The first planes almost upon us, mother can contain herself no longer, 'What if an explosion demolishes the house,' she asks, 'if falling debris traps us, alive but injured, alive but unable to escape?'   (Rats are running through her mind.)

Too late to surmise, father, trying to appear calm, expresses a completely unfounded faith in the invaders' accuracy.  'They are not after us,' he explains.   'They are looking for factories and airfields.'  The theory reassures no-one, least of all himself.

Planes pass directly overhead.  Mother shrieks, almost in triumph, 'And what if a bomb should hit us?'

Father says nothing

But he is right:  No bombs do drop.  More planes follow.  Still there are no bombs.   Yet more planes come, wave after wave.  A distant anti-aircraft gun offers token resistance.  And still they come.   And still no bombs fall.  The planes are destined for the port of Liverpool 100 kms to the north.  The direct flight path just happens to pass overhead.

After what seems like an eternity, the last planes drone off in the distance, the 'all-clear' sounds and the eerie silence returns.  We have survived.   Congratulating ourselves, we sigh with relief, and eagerly return to bed.

No sooner does my head hit the pillow, than I fall asleep.  They might as well have let me sleep through it all; I am sure I could have.  But soon, maybe an hour later, I am not yet familiar with the topography of night or the concept of clock-time, father again snatches me from bed and takes me back to the sitting room.   In our relief, we have forgotten that what goes north must come south.  The raiders are returning.  This time a few unused incendiary bombs are jettisoned haphazardly on the town, but they create little damage.

The whole experience had been weird.  Like some adult radio presentation, our own 'Appointment with Fear', squadrons had been silhouetted against the sky, searchlights had scanned the skies, and flak had streaked the sky.   Too afraid to venture out, we had seen none of this.  Growing up was proving to be a peculiar business, a gradual unlearning of innocence, fascinating, but at times bewildering.   And that was just the beginning . . .

The following morning, I am allowed to lie in, make up for my loss of sleep.  By the time I come down, father, who will not return until Alan and I are in bed, has already left for his job at the aircraft factory on the far side of town.   Mother, worried about Alan being out of her care, has taken him to school, and then queued at the shops for whatever happens to be available.  The sun is shining and the street buzzes with the events of the last twelve hours.  Everyone has their story.

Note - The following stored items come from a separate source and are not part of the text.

--- flow/design.v ---
`timescale 1ns / 1ps
module change(
input clk,
input [9:0] n,
output reg[7:0]s1,
output reg[7:0]s2,
output reg[7:0]s3
    );
parameter zero = 8'b11000000;  
parameter one = 8'b11111001;   
parameter two = 8'b10100100;   
parameter three = 8'b10110000; 
parameter four = 8'b10011001;  
parameter five = 8'b10010010;  
parameter six = 8'b10000010;   
parameter seven = 8'b11111000; 
parameter eight = 8'b10000000; 
parameter nine = 8'b10010000;  
always@(posedge clk)begin
    case(n/100)
         0: s1<=zero;
         1: s1<=one;
         2: s1<=two;
         3: s1<=three;
         4: s1<=four;
         5: s1<=five;
         6: s1<=six;
         7: s1<=seven;
         8: s1<=eight;
         9: s1<=nine;
    endcase
    case((n-(n/100)*100)/10)
         0: s2<=zero;
         1: s2<=one;
         2: s2<=two;
         3: s2<=three;
         4: s2<=four;
         5: s2<=five;
         6: s2<=six;
         7: s2<=seven;
         8: s2<=eight;
         9: s2<=nine;
    endcase
    case(n-(n/100)*100-((n-(n/100)*100)/10)*10)
         0: s3<=zero;
         1: s3<=one;
         2: s3<=two;
         3: s3<=three;
         4: s3<=four;
         5: s3<=five;
         6: s3<=six;
         7: s3<=seven;
         8: s3<=eight;
         9: s3<=nine;
        endcase
end
endmodule
==> run.sh <==
#!/bin/bash
# the make line also repeats each setting of config.mk as NAME=value (left out here)
make -C /OpenROAD-flow-scripts/flow DESIGN_CONFIG=/design/flow/config.mk WORK_HOME=/design/flow/orfs CLKGATE_MAP_FILE= finish
==> config.mk <==
export PLATFORM = sky130hd
export DESIGN_NAME = SIMD
export DESIGN_NICKNAME = SIMD
export VERILOG_FILES = /design/flow/design.v
export SDC_FILE = /design/flow/constraint.sdc
export NUM_CORES = 4
export LEC_CHECK = 0
export CAP_MARGIN = 20
export CORE_MARGIN = 2
export CORE_UTILIZATION = 70
export CTS_CLUSTER_DIAMETER = 280
export CTS_CLUSTER_SIZE = 43
export PLACE_DENSITY_LB_ADDON = 0.0
export SETUP_SLACK_MARGIN = 2.13
export SLEW_MARGIN = 20
export TNS_END_PERCENT = 5
==> constraint.sdc <==
create_clock -name core_clock -period 11.0 [get_ports {clk}]
set_input_delay 2.2000 -clock core_clock [delete_from_list [all_inputs] [get_ports {clk}]]
set_output_delay 2.2000 -clock core_clock [all_outputs]
set_load 0.01 [all_outputs]
== old ==
==> flow/design.v (excerpt) <==
module saw2sin
( input  var        i_clk
, input  var [15:0] i_saw
, output var [15:0] o_sin
);
Size: ~16 flip-flops, roughly 33 I/O pins.
make LEC_CHECK=0 CAP_MARGIN=20 CORE_ASPECT_RATIO=0.5 CORE_MARGIN=7 CORE_UTILIZATION=72 CTS_CLUSTER_DIAMETER=330 CTS_CLUSTER_SIZE=95 PLACE_DENSITY=0.4 SLEW_MARGIN=20 TNS_END_PERCENT=5 finish   # period 70.0 ns
run.sh (not shown) runs the stock make flow with config.mk's settings and CLKGATE_MAP_FILE=.
old reached the end of the flow, and the finished layout is clean on the timing, design-rule and antenna checks.
What new does differently from old at the input level:
- CORE_ASPECT_RATIO no longer set, was 0.5
- PLACE_DENSITY no longer set, was 0.4
- CTS_CLUSTER_SIZE no longer set, was 95
- CTS_CLUSTER_DIAMETER no longer set, was 330
- CORE_UTILIZATION now 57, was 72
- CORE_MARGIN now 2, was 7
- the clock period (ns, I/O delays scaled along) now 57.4, was 70.0
--- outcome ---
When the final numbers for old and new were put side by side, the number of setup buffers added after CTS turned out to be smaller in old. No crash in new: every stage finished, but the layout fails its final checks due to setup timing. [compare] base=old new=new: share of the core filled by cells before placement dropped 16 points; number of well taps grew by 28%. Global-route usage: new > old. new: met3 layer usage reported by global route 0.25 points above old. Maximum net fanout on the critical path is higher on old. Run comparison: new worst setup path startpoint i_saw[13]; old worst setup path startpoint i_saw[2]. new against old: worst setup slack -7.63 ns, count of placed standard cells in the final layout, fillers left out +2677, final period utilization +13 points.

* * *

## garnet
Starting RTL as in the previous note.
Settings: LEC_CHECK=0, ABC_AREA=0, CAP_MARGIN=10, CELL_PAD_IN_SITES_DETAIL_PLACEMENT=0, CORE_MARGIN=2, CORE_UTILIZATION=72, GPL_ROUTABILITY_DRIVEN=1, GPL_TIMING_DRIVEN=1, PLACE_DENSITY_LB_ADDON=0.13, SETUP_SLACK_MARGIN=-1.61, SLEW_MARGIN=20; clock period 28.8 ns.
Seen in the log of garnet: DPL-0038 during 3_5_place_dp, after which the run never completed.
## Diff of input files: lagoon against garnet
# garnet
export LEC_CHECK = 0
export ABC_AREA = 0
export CAP_MARGIN = 10
export CELL_PAD_IN_SITES_DETAIL_PLACEMENT = 0
export CORE_MARGIN = 2
export CORE_UTILIZATION = 72
export GPL_ROUTABILITY_DRIVEN = 1
export GPL_TIMING_DRIVEN = 1
export PLACE_DENSITY_LB_ADDON = 0.13
export SETUP_SLACK_MARGIN = -1.61
export SLEW_MARGIN = 20
create_clock -name core_clock -period 28.8 [get_ports {i_clk}]
# lagoon
export LEC_CHECK = 0
export CAP_MARGIN = 20
export CORE_MARGIN = 2
export CORE_UTILIZATION = 57
export SLEW_MARGIN = 20
create_clock -name core_clock -period 58.1 [get_ports {i_clk}]
==> comparison <==
lagoon never completed, since it errored out during 5_1_grt. garnet → lagoon: distinct cell type count of the synthesized netlist shows no meaningful change; async set-reset flop share out of synthesis about even; area of the synthesized netlist per yosys stat held. In lagoon relative to garnet, die outline height had gone up by more than 10%. When lagoon is set beside garnet, its area of the core region turns out to be about 27% larger. Aoi/oai-family share of the synthesized area delta (garnet -> lagoon): insignificant. Re floorplan utilization: garnet was higher than lagoon. Summary: die size, lagoon worse than garnet. From garnet to lagoon, area share of and/or/nand/nor cells after synthesis did not move at all. lagoon reports a higher die boundary width than garnet does.
== P ==
Design mac_array, start of the top module:
module mac_array #(
    parameter NUM_CHANNELS = 4,
    parameter DATA_WIDTH = 8,
    parameter ACCUM_WIDTH = 32,
    parameter OUTPUT_WIDTH = 16
)(
    input  clk,
    input  rst_n,
    input  [NUM_CHANNELS-1:0] enable,
    input  [NUM_CHANNELS-1:0] clear_acc,
    input  [DATA_WIDTH*NUM_CHANNELS-1:0] input_data,
    input  [DATA_WIDTH*NUM_CHANNELS-1:0] weight,
    output [OUTPUT_WIDTH*NUM_CHANNELS-1:0] mac_out,
    output [OUTPUT_WIDTH*NUM_CHANNELS-1:0] activated_out,
    output [NUM_CHANNELS-1:0] valid,
    output [NUM_CHANNELS-1:0] overflow
);
For scale: ~3800 cells after synthesis, about 140 flip-flops, about 210 I/O pins, ~24000 µm² of cells after synthesis.
export LEC_CHECK = 0
export ABC_AREA = 1
export CAP_MARGIN = 20
export CORE_ASPECT_RATIO = 1.82
export CORE_MARGIN = 2
export CORE_UTILIZATION = 32
export CTS_CLUSTER_DIAMETER = 336
export CTS_CLUSTER_SIZE = 98
export PLACE_DENSITY = 0.35
export SLEW_MARGIN = 0
export TNS_END_PERCENT = 15
create_clock -name core_clock -period 8.5 [get_ports {clk}]
run.sh (not shown) runs the stock make flow with config.mk's settings and CLKGATE_MAP_FILE=.
For Q, these inputs were changed with respect to P:
==> flow/config.mk <==
export PLATFORM = sky130hd
export DESIGN_NAME = mac_array
export DESIGN_NICKNAME = mac_array
export VERILOG_FILES = /design/flow/design.v
export SDC_FILE = /design/flow/constraint.sdc
export NUM_CORES = 4
export LEC_CHECK = 0
export CAP_MARGIN = 25
export CORE_MARGIN = 2
export CORE_UTILIZATION = 40
export GPL_ROUTABILITY_DRIVEN = 0
export GPL_TIMING_DRIVEN = 0
export PLACE_DENSITY = 0.45
export SLEW_MARGIN = 20
export TNS_END_PERCENT = 65
==> results <==
Q: no failed stages, no open violations at the end
The global routing usage summed across all routing layers was comparable across Q and P.
Register-to-register slack in Q is 0.48 ns below P.
Changes observed in Q relative to P: clock skew fell 0.0070 ns, fmax down about 4%.
Relative to P, number of nets at the end of the flow has gone down in Q.
Diff P -> Q | part of the power in the clock network | increase of 0.3 points
Q vs. P: critical path depth -9, number of nets in the synthesized netlist dropped 1271, die size lost 29%.
The following lists how R was set up differently from Q:
==> flow/config.mk <==
export PLATFORM = sky130hd
export DESIGN_NAME = mac_array
export DESIGN_NICKNAME = mac_array
export VERILOG_FILES = /design/flow/design.v
export SDC_FILE = /design/flow/constraint.sdc
export NUM_CORES = 4
export LEC_CHECK = 0
export CAP_MARGIN = 20
export CORE_ASPECT_RATIO = 0.5
export CORE_MARGIN = 2
export CORE_UTILIZATION = 43
export CTS_CLUSTER_DIAMETER = 242
export CTS_CLUSTER_SIZE = 98
export SLEW_MARGIN = 20
Notes after the runs:
Comparing count of placed standard cells in the final layout, fillers left out for R and Q, the bigger number came from R. Number of ordinary and repair buffers in the finished layout (higher): R. Measured against each other, R and Q differ in upper clock frequency limit, the lower figure coming from R. Critical path depth came out higher on R than on Q. R vs Q — area of the multi-input gates dropped slightly. As far as via count is concerned, R and Q perform about the same. Area of all placed cells without fillers for R is higher than for Q. Re mean number of vias per cell: R is 0.065 down on Q. Synthesis-to-finish area growth: R > Q. Delta (R minus Q): total length of routed met2 wires now sits lower; number of DRC markers after the initial detailed-route iteration now sits higher.
Edits applied to the flow inputs when going from R to S:
diff --git a/flow/config.mk b/flow/config.mk
--- a/flow/config.mk
+++ b/flow/config.mk
@@ -7,0 +8 @@
+export ABC_AREA = 1
@@ -8,0 +10 @@
+export CELL_PAD_IN_SITES_GLOBAL_PLACEMENT = 1
@@ -11,2 +13,2 @@
-export CORE_UTILIZATION = 43
-export CTS_CLUSTER_DIAMETER = 242
+export CORE_UTILIZATION = 32
+export CTS_CLUSTER_DIAMETER = 336
@@ -14 +16,3 @@
-export SLEW_MARGIN = 20
+export PLACE_DENSITY_LB_ADDON = 0.06
+export SLEW_MARGIN = 0
+export TNS_END_PERCENT = 15
Findings:
Setup slack for S: 0.47 ns up relative to R
Of S and R, it is S that has the lower power density normalized to cell area.
Worst clock skew essentially unchanged between R and S.
Compared with R, S shows a higher count of filler cells inserted in the layout.
Power: S draws less than R

========
The RTL this note starts from:
==> flow/design.v <==
module vedic_2x2 (
    input  [1:0] a,
    input  [1:0] b,
    output [3:0] product
);
    wire [3:0] partial;
    wire c1, c2;
    assign partial[0] = a[0] & b[0];
    assign partial[1] = a[1] & b[0];
    assign partial[2] = a[0] & b[1];
    assign partial[3] = a[1] & b[1];
    assign product[0] = partial[0];
    assign {c1, product[1]} = partial[1] + partial[2];
    assign {c2, product[2]} = partial[3] + c1;
    assign product[3] = c2;
endmodule
module vedic_mult #(
    parameter WIDTH = 8
)(
    input  [WIDTH-1:0] a,
    input  [WIDTH-1:0] b,
    output [2*WIDTH-1:0] product
);
    generate
        if (WIDTH == 2) begin : base_case
            vedic_2x2 v2x2 (
                .a(a),
                .b(b),
                .product(product)
            );
        end else begin : recursive_case
            localparam HALF_WIDTH = WIDTH / 2;
            wire [WIDTH-1:0] q0, q1, q2, q3;
            wire [2*WIDTH-1:0] aligned_q0, aligned_q1, aligned_q2, aligned_q3;
            wire [2*WIDTH-1:0] temp1, temp2;
            vedic_mult #(HALF_WIDTH) m0 (
                .a(a[HALF_WIDTH-1:0]),
                .b(b[HALF_WIDTH-1:0]),
                .product(q0)
            );
            vedic_mult #(HALF_WIDTH) m1 (
                .a(a[WIDTH-1:HALF_WIDTH]),
                .b(b[HALF_WIDTH-1:0]),
                .product(q1)
            );
            vedic_mult #(HALF_WIDTH) m2 (
                .a(a[HALF_WIDTH-1:0]),
                .b(b[WIDTH-1:HALF_WIDTH]),
                .product(q2)
            );
            vedic_mult #(HALF_WIDTH) m3 (
                .a(a[WIDTH-1:HALF_WIDTH]),
                .b(b[WIDTH-1:HALF_WIDTH]),
                .product(q3)
            );
            assign aligned_q0 = {{WIDTH{1'b0}}, q0};
            assign aligned_q1 = {{HALF_WIDTH{1'b0}}, q1, {HALF_WIDTH{1'b0}}};
            assign aligned_q2 = {{HALF_WIDTH{1'b0}}, q2, {HALF_WIDTH{1'b0}}};
            assign aligned_q3 = {q3, {WIDTH{1'b0}}};
            assign temp1 = aligned_q0 + aligned_q1;
            assign temp2 = temp1 + aligned_q2;
            assign product = temp2 + aligned_q3;
        end
    endgenerate
endmodule
module sigmoid_activation #(
    parameter WIDTH = 16,
    parameter FRAC_BITS = 11
)(
    input  signed [WIDTH-1:0] x,
    output [WIDTH-1:0] y
);
    localparam signed [WIDTH-1:0] NEG_THRESHOLD = -(4 << FRAC_BITS);
    localparam signed [WIDTH-1:0] POS_THRESHOLD = (4 << FRAC_BITS);
    localparam [WIDTH-1:0] ZERO_VAL = {WIDTH{1'b0}};
    localparam [WIDTH-1:0] HALF_VAL = (1 << (WIDTH-1));
    localparam [WIDTH-1:0] ONE_VAL  = {WIDTH{1'b1}};
    reg [WIDTH-1:0] y_reg;
    always @(*) begin
        if ($signed(x) < NEG_THRESHOLD)
            y_reg = ZERO_VAL;
        else if ($signed(x) > POS_THRESHOLD)
            y_reg = ONE_VAL;
        else
            y_reg = HALF_VAL + {{3{x[WIDTH-1]}}, x[WIDTH-1:3]};
    end
    assign y = y_reg;
endmodule
module mac_unit #(
    parameter DATA_WIDTH = 8,
    parameter ACCUM_WIDTH = 32,
    parameter OUTPUT_WIDTH = 16,
    parameter USE_SQRT_CSLA = 1,
    parameter ENABLE_ACTIVATION = 1,
    parameter FRAC_BITS = 11
)(
    input  clk,
    input  rst_n,
    input  enable,
    input  clear_acc,
    input  [DATA_WIDTH-1:0] input_data,
    input  [DATA_WIDTH-1:0] weight,
    output [OUTPUT_WIDTH-1:0] mac_out,
    output [OUTPUT_WIDTH-1:0] activated_out,
    output valid,
    output overflow
);
    localparam MULT_WIDTH = 2 * DATA_WIDTH;
    wire [MULT_WIDTH-1:0] mult_result;
    reg [ACCUM_WIDTH-1:0] accumulator;
    reg [ACCUM_WIDTH-1:0] next_acc;
    wire [ACCUM_WIDTH:0] acc_sum;
    reg overflow_reg;
    reg valid_reg;
    vedic_mult #(
        .WIDTH(DATA_WIDTH)
    ) multiplier (
        .a(input_data),
        .b(weight),
        .product(mult_result)
    );
    assign acc_sum = {1'b0, accumulator} + {{(ACCUM_WIDTH-MULT_WIDTH+1){1'b0}}, mult_result};
    always @(*) begin
        if (enable) begin
            if (clear_acc) begin
                next_acc = {{(ACCUM_WIDTH-MULT_WIDTH){1'b0}}, mult_result};
            end else begin
                next_acc = acc_sum[ACCUM_WIDTH-1:0];
            end
        end else if (clear_acc) begin
            next_acc = {ACCUM_WIDTH{1'b0}};
        end else begin
            next_acc = accumulator;
        end
    end
    always @(posedge clk or negedge rst_n) begin
        if (!rst_n)
            accumulator <= {ACCUM_WIDTH{1'b0}};
        else
            accumulator <= next_acc;
    end
    always @(posedge clk or negedge rst_n) begin
        if (!rst_n)
            overflow_reg <= 1'b0;
        else if (clear_acc)
            overflow_reg <= 1'b0;
        else if (enable && acc_sum[ACCUM_WIDTH])
            overflow_reg <= 1'b1;
    end
    assign overflow = overflow_reg;
    assign mac_out = accumulator[OUTPUT_WIDTH-1:0];
    generate
        if (ENABLE_ACTIVATION) begin : gen_activation
            sigmoid_activation #(
                .WIDTH(OUTPUT_WIDTH),
                .FRAC_BITS(FRAC_BITS)
            ) activation (
                .x(mac_out),
                .y(activated_out)
            );
        end else begin : no_activation
            assign activated_out = mac_out;
        end
    endgenerate
    always @(posedge clk or negedge rst_n) begin
        if (!rst_n)
            valid_reg <= 1'b0;
        else
            valid_reg <= enable;
    end
    assign valid = valid_reg;
endmodule
module mac_array #(
    parameter NUM_CHANNELS = 4,
    parameter DATA_WIDTH = 8,
    parameter ACCUM_WIDTH = 32,
    parameter OUTPUT_WIDTH = 16
)(
    input  clk,
    input  rst_n,
    input  [NUM_CHANNELS-1:0] enable,
    input  [NUM_CHANNELS-1:0] clear_acc,
    input  [DATA_WIDTH*NUM_CHANNELS-1:0] input_data,
    input  [DATA_WIDTH*NUM_CHANNELS-1:0] weight,
    output [OUTPUT_WIDTH*NUM_CHANNELS-1:0] mac_out,
    output [OUTPUT_WIDTH*NUM_CHANNELS-1:0] activated_out,
    output [NUM_CHANNELS-1:0] valid,
    output [NUM_CHANNELS-1:0] overflow
);
    genvar i;
    generate
        for (i = 0; i < NUM_CHANNELS; i = i + 1) begin : mac_channels
            mac_unit #(
                .DATA_WIDTH(DATA_WIDTH),
                .ACCUM_WIDTH(ACCUM_WIDTH),
                .OUTPUT_WIDTH(OUTPUT_WIDTH)
            ) mac_inst (
                .clk(clk),
                .rst_n(rst_n),
                .enable(enable[i]),
                .clear_acc(clear_acc[i]),
                .input_data(input_data[DATA_WIDTH*(i+1)-1:DATA_WIDTH*i]),
                .weight(weight[DATA_WIDTH*(i+1)-1:DATA_WIDTH*i]),
                .mac_out(mac_out[OUTPUT_WIDTH*(i+1)-1:OUTPUT_WIDTH*i]),
                .activated_out(activated_out[OUTPUT_WIDTH*(i+1)-1:OUTPUT_WIDTH*i]),
                .valid(valid[i]),
                .overflow(overflow[i])
            );
        end
    endgenerate
endmodule
==> flow/config.mk <==
export PLATFORM = sky130hd
export DESIGN_NAME = mac_array
export DESIGN_NICKNAME = mac_array
export VERILOG_FILES = /design/flow/design.v
export SDC_FILE = /design/flow/constraint.sdc
export NUM_CORES = 4
export LEC_CHECK = 0
export CAP_MARGIN = 20
export CORE_MARGIN = 2
export CORE_UTILIZATION = 48
export SLEW_MARGIN = 20
==> flow/constraint.sdc <==
create_clock -name core_clock -period 8.31 [get_ports {clk}]
set_input_delay 1.6620 -clock core_clock [delete_from_list [all_inputs] [get_ports {clk}]]
set_output_delay 1.6620 -clock core_clock [all_outputs]
set_load 0.01 [all_outputs]
Then changed:
Settings changed: CORE_UTILIZATION 48 to 72, PLACE_DENSITY from default to 0.95.
Clock period 8.31 ns to 7.57 ns, I/O delays scaled along.
What happened: Now the flow died in global routing; die size goes down by 33%; synthesized area stays the same; synthesized cell count does not change.
==> 05-20: inputs <==
==> flow/design.v <==
`timescale 1ns / 1ps
module valid_ready_FF #(
    parameter DATA_WIDTH = 128
)
(
    input clk,
    input reset,
    input                   i_valid,
    output                  i_ready,
    input  [DATA_WIDTH-1:0] i_data,
    output reg                  o_valid,
    input                       o_ready,
    output reg [DATA_WIDTH-1:0] o_data
);
    assign i_ready = o_ready | ~o_valid;
    always @(posedge clk) begin
        if(reset) begin
            o_valid <= 1'b0;
            o_data  <= 'd0;
        end
        else if(i_ready) begin
            o_valid <= i_valid;
            o_data  <= i_data;
        end
    end
endmodule
old:
Design RandomNumberGenerator, start of the top module:
module RandomNumberGenerator(clk, rst, load, key_x, seed_r, seed_g, seed_b, Rout, Gout, Bout, Key_ready);
Size in the first run: about 92 I/O pins, about 0.014 sq mm of cells after synthesis.
export LEC_CHECK = 0
export ABC_AREA = 1
export CAP_MARGIN = 20
export CORE_MARGIN = 2
export CORE_UTILIZATION = 72
export CTS_CLUSTER_DIAMETER = 248
export CTS_CLUSTER_SIZE = 37
export HOLD_SLACK_MARGIN = -0.08
export PLACE_DENSITY_LB_ADDON = 0.26
export SLEW_MARGIN = 20
create_clock -name core_clock -period 5.52 [get_ports {clk}]
run.sh (not shown) runs the stock make flow with config.mk's settings and CLKGATE_MAP_FILE=.
old had finished all stages when the layout checks came back failing, citing setup timing.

The incidents we experienced that night repeated themselves over the next three days, and for the next few months recurred at regular intervals.  I quickly learned to respond to the siren, to grab my pillow and run with the others to the small dank shelter that shortly afterwards was waterproofed with a concrete lining.   Father managed to exist with little sleep.  Although the raids greatly disturbed our quiet, mundane routine, we managed, one way or another, to adapt, and things went on pretty much as usual.

Despite all the inconvenience, in the end, we missed out on most of the bombing.  Save for two successive nights the following spring, that is.   But that's another story.